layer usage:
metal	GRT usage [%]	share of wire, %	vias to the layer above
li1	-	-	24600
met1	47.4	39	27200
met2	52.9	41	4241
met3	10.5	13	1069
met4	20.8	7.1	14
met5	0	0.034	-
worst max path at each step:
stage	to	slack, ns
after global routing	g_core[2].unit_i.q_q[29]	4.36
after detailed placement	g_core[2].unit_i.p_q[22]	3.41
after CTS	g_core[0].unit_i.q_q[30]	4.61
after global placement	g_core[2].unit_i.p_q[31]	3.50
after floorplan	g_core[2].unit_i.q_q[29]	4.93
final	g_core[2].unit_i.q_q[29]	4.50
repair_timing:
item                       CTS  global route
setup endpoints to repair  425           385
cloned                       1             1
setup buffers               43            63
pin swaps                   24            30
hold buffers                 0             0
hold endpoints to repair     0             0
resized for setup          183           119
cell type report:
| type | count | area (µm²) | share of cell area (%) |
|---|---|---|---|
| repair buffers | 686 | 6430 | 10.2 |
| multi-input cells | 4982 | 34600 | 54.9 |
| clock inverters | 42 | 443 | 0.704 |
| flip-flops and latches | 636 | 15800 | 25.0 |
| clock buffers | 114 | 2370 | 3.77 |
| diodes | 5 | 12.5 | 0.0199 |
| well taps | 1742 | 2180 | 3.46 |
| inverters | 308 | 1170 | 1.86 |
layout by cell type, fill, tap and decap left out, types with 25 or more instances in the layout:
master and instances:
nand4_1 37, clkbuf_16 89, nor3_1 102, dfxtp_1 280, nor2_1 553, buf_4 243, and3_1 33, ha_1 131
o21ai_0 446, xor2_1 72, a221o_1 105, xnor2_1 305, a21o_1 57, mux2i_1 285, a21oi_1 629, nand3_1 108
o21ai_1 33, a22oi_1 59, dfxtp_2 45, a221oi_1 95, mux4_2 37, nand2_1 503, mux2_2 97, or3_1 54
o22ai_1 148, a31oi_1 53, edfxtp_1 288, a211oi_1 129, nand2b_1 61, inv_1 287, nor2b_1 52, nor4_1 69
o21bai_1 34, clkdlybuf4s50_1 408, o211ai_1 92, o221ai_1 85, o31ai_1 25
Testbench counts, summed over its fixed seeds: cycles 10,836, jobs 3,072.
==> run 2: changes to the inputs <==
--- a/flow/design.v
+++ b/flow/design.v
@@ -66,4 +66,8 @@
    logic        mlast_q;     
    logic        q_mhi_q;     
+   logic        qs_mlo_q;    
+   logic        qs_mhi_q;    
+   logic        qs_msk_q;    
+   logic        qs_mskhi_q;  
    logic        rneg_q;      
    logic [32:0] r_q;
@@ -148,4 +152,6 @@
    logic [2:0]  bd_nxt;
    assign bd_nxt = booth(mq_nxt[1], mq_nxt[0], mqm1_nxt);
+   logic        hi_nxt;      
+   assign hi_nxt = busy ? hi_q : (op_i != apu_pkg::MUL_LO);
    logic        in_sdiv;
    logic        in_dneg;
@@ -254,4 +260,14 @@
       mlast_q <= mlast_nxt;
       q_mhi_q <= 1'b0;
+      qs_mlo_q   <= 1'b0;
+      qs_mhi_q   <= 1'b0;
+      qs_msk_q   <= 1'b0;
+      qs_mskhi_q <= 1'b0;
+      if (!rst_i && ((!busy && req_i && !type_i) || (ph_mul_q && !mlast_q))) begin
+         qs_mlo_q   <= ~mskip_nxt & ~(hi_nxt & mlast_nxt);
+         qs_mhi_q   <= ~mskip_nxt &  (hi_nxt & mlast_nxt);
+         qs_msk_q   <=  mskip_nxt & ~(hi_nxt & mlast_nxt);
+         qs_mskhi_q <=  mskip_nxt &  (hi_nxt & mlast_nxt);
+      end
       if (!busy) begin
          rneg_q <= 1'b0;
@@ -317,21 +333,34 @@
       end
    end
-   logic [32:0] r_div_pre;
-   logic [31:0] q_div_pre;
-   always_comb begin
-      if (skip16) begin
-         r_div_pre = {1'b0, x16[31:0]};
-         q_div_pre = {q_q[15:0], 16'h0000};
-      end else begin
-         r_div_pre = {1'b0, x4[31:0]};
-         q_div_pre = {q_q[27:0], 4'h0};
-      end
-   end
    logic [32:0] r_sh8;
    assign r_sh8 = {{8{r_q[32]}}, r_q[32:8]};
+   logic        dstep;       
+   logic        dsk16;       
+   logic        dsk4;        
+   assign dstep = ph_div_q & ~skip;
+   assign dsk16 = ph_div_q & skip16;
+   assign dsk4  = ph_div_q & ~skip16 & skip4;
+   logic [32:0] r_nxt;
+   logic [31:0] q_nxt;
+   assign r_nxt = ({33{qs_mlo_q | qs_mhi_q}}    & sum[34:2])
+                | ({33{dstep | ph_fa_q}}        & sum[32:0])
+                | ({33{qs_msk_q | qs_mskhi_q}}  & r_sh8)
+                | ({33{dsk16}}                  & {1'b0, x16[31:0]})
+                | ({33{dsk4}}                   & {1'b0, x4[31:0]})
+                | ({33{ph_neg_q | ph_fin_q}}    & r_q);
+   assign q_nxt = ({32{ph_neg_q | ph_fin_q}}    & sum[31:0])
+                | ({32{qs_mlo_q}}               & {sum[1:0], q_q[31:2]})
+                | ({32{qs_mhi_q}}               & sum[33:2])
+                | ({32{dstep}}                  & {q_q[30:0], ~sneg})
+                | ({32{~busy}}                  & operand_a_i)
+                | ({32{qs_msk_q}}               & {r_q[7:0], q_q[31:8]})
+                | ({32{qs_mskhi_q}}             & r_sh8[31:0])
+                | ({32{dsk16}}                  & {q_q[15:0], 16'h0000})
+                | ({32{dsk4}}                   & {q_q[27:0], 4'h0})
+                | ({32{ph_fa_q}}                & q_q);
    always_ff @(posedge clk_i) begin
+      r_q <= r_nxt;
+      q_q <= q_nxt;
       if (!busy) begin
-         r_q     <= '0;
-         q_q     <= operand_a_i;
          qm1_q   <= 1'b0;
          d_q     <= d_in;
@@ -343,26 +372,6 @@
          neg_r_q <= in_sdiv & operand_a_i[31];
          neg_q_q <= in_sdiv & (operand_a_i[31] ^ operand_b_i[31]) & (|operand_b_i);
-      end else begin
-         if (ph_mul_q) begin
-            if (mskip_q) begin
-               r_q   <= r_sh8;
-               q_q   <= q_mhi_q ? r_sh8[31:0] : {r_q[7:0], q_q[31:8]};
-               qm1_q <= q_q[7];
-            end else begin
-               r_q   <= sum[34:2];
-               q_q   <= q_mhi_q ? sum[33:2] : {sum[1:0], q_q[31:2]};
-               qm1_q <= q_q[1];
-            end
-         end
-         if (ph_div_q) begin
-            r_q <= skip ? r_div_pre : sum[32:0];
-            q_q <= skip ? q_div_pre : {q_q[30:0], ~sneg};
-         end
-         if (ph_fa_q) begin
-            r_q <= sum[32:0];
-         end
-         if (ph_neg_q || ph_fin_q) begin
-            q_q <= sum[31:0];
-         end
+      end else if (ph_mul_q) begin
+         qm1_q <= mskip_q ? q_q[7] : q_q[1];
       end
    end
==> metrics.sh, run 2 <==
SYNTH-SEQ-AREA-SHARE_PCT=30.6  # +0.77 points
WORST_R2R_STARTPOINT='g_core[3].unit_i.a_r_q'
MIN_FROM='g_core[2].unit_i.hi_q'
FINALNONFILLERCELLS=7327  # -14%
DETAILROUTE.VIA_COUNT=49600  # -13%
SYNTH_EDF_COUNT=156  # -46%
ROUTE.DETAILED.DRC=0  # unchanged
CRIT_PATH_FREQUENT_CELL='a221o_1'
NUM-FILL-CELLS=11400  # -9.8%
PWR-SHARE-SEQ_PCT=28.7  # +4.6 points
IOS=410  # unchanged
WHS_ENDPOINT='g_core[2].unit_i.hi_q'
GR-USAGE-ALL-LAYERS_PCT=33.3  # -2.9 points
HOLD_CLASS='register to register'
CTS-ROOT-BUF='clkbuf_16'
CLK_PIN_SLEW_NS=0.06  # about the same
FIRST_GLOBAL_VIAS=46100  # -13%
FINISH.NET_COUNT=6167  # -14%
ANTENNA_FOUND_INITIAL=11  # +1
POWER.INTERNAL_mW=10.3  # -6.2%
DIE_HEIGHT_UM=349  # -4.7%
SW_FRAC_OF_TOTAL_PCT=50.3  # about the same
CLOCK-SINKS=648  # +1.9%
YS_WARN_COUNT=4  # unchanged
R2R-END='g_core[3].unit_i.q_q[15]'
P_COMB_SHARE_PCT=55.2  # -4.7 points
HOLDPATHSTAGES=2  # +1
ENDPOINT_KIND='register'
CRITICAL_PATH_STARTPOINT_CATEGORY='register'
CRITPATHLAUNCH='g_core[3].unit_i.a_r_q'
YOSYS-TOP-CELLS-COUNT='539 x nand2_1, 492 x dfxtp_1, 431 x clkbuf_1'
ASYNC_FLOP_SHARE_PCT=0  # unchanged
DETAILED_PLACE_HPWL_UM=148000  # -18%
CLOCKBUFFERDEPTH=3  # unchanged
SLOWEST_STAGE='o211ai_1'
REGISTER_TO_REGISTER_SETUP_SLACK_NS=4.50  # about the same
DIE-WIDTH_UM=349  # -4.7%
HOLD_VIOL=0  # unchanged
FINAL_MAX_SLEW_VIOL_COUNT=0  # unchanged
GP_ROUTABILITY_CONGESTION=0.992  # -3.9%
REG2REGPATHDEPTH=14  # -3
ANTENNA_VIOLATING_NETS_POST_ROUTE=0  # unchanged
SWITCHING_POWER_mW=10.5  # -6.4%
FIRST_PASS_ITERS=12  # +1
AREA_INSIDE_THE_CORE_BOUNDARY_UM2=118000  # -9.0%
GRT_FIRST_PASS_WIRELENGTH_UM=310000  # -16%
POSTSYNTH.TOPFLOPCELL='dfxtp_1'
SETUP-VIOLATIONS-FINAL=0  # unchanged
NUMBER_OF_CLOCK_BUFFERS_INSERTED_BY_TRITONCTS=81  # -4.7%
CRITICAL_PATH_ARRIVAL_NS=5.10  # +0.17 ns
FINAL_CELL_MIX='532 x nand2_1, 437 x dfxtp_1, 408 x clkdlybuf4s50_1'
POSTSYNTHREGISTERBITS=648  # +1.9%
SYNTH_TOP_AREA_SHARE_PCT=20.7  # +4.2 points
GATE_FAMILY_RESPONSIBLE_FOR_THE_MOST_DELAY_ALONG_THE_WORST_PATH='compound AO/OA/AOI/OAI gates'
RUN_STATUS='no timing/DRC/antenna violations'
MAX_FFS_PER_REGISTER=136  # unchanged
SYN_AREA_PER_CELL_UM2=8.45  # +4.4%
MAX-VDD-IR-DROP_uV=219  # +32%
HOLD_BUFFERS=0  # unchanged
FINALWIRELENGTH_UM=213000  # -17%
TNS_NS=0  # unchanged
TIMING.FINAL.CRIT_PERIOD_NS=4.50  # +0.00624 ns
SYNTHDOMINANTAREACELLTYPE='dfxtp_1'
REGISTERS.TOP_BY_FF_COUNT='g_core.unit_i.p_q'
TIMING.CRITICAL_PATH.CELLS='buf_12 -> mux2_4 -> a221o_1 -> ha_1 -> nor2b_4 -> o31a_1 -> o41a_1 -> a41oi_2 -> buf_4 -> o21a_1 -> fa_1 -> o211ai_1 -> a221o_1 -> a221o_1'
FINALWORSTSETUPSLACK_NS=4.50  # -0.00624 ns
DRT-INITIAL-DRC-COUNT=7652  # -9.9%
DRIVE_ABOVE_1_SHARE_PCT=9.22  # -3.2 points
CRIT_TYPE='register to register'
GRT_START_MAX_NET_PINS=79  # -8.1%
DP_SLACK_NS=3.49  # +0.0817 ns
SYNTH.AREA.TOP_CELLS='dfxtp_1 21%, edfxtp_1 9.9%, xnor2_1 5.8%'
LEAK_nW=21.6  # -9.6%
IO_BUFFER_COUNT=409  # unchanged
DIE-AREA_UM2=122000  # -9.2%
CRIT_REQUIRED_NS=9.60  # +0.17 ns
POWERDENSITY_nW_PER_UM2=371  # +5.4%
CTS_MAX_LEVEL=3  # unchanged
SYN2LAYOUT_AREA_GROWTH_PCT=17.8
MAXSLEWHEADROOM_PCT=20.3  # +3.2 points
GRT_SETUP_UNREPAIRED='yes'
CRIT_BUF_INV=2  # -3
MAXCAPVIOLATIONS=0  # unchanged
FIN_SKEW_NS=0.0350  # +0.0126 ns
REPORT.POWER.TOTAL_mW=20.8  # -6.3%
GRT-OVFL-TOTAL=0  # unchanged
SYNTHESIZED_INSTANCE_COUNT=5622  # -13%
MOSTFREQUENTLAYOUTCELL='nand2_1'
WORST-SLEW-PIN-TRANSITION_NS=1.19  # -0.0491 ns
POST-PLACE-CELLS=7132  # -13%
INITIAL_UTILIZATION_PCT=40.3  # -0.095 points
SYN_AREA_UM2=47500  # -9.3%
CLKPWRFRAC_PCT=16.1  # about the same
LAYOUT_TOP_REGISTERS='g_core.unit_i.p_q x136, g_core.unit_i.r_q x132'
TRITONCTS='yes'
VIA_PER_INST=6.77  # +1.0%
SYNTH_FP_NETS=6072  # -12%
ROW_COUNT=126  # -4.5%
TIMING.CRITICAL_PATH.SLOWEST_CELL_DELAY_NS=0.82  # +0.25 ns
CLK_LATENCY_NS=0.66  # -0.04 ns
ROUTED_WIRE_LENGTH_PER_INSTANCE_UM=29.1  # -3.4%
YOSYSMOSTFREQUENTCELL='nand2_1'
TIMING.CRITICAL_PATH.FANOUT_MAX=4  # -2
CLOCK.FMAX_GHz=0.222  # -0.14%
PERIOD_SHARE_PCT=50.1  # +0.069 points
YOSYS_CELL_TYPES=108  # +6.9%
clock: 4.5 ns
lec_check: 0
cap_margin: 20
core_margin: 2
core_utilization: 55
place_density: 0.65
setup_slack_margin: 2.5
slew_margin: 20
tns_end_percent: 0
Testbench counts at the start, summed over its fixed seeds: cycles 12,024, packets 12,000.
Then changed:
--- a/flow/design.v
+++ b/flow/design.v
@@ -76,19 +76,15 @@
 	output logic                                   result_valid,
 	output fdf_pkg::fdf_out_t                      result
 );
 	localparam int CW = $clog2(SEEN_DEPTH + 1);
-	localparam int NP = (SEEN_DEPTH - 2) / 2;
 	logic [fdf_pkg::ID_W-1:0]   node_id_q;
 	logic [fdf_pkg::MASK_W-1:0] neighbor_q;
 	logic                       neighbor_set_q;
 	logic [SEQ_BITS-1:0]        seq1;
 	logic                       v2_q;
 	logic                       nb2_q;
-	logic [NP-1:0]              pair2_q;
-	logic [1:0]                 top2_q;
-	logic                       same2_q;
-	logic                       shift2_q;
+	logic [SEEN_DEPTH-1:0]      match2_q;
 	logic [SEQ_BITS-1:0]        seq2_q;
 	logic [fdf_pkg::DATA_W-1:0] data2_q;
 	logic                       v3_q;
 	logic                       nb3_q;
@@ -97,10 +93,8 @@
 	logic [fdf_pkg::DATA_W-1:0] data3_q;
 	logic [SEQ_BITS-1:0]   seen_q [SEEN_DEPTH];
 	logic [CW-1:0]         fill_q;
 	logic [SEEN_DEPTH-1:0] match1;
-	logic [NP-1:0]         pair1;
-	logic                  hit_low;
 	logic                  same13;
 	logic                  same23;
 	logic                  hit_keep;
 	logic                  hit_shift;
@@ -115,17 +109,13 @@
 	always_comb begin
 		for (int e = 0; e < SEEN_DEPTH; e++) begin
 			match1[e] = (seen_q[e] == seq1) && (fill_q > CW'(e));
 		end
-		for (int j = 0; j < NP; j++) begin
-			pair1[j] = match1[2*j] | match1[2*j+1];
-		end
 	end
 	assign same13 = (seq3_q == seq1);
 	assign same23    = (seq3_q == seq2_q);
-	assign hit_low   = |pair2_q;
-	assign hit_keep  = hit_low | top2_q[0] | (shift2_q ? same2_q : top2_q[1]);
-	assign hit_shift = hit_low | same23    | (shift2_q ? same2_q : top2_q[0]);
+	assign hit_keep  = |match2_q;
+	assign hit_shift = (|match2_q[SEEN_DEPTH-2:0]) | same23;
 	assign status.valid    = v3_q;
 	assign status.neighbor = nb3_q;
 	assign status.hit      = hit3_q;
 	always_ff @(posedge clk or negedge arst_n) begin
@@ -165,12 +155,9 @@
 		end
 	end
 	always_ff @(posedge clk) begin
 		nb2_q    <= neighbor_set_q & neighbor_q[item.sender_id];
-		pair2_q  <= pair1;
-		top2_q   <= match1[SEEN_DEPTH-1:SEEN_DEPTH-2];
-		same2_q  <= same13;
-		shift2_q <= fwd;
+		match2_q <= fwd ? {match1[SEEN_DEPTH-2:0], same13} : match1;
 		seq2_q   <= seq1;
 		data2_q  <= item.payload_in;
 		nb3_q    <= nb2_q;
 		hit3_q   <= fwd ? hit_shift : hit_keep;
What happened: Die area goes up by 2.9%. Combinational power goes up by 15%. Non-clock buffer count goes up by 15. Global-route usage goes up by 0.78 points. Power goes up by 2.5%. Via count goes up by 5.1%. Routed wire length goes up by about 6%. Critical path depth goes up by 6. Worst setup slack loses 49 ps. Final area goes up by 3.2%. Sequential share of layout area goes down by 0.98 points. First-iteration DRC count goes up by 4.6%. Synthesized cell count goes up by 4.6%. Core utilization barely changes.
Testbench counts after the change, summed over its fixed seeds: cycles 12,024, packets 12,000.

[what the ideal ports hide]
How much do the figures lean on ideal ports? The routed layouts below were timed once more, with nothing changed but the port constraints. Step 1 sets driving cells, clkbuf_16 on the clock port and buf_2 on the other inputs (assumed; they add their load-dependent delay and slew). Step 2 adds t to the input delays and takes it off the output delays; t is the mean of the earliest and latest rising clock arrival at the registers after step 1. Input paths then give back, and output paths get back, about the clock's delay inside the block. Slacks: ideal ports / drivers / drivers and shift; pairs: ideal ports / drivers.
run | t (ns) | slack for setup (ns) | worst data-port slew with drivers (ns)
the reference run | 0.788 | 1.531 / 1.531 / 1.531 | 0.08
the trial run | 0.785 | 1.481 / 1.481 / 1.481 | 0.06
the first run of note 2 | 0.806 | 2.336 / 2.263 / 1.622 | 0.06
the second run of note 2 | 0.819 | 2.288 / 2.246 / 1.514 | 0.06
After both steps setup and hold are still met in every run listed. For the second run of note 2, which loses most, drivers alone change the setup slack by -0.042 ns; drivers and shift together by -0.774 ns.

________________

• _Work required_: Whenever a line of the entries contains the string "endpoints", copy that line.

• _Exercise answer_:
setup endpoints to repair  425           385
hold endpoints to repair     0             0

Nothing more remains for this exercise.